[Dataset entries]
^^^^

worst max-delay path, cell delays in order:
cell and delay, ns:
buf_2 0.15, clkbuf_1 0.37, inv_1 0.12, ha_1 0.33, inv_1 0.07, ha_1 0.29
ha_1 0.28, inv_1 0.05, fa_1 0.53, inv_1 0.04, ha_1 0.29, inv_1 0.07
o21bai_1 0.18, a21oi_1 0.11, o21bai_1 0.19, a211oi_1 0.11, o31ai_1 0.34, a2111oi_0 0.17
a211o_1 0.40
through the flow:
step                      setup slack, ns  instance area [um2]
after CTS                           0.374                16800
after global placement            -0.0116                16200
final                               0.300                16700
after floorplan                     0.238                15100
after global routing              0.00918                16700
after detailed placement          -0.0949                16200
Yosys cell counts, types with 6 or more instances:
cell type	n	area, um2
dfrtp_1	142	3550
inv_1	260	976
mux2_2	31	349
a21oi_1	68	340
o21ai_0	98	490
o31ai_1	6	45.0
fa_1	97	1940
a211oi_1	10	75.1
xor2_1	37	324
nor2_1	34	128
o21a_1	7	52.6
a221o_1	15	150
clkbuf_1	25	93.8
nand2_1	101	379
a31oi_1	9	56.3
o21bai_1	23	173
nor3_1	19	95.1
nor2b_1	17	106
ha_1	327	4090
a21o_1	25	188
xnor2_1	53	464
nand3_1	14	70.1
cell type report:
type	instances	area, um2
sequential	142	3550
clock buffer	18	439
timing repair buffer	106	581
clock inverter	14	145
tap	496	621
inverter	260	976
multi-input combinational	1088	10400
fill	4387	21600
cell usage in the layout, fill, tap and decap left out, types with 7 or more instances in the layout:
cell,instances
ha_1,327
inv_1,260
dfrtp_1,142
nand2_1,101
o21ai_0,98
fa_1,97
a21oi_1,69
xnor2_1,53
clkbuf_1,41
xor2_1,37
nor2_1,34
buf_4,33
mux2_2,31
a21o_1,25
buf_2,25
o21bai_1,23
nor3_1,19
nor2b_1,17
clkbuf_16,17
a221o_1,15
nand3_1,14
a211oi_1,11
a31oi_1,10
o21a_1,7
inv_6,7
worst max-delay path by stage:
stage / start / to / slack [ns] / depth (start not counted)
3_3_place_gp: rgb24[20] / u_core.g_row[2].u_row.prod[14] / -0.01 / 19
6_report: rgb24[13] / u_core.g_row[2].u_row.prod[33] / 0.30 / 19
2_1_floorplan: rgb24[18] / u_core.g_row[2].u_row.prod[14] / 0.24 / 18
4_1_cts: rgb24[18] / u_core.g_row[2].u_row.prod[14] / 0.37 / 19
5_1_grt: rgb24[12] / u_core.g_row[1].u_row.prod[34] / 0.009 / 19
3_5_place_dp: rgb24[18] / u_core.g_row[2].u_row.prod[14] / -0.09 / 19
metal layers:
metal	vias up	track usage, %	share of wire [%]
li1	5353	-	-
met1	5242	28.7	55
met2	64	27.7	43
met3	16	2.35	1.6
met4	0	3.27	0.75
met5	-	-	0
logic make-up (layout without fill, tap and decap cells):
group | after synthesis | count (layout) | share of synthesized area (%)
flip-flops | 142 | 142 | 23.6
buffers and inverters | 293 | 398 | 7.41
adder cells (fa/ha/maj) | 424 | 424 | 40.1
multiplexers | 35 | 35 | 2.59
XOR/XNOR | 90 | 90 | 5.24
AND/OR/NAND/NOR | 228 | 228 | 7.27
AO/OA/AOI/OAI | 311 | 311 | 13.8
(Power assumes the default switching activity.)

^^^^

REQUIRED ACTION
Although the records may continue, retype only the lines from the first one through the one containing "after global routing", exactly as they appear.

TASK RESPONSE
worst max-delay path, cell delays in order:
cell and delay, ns:
buf_2 0.15, clkbuf_1 0.37, inv_1 0.12, ha_1 0.33, inv_1 0.07, ha_1 0.29
ha_1 0.28, inv_1 0.05, fa_1 0.53, inv_1 0.04, ha_1 0.29, inv_1 0.07
o21bai_1 0.18, a21oi_1 0.11, o21bai_1 0.19, a211oi_1 0.11, o31ai_1 0.34, a2111oi_0 0.17
a211o_1 0.40
through the flow:
step                      setup slack, ns  instance area [um2]
after CTS                           0.374                16800
after global placement            -0.0116                16200
final                               0.300                16700
after floorplan                     0.238                15100
after global routing              0.00918                16700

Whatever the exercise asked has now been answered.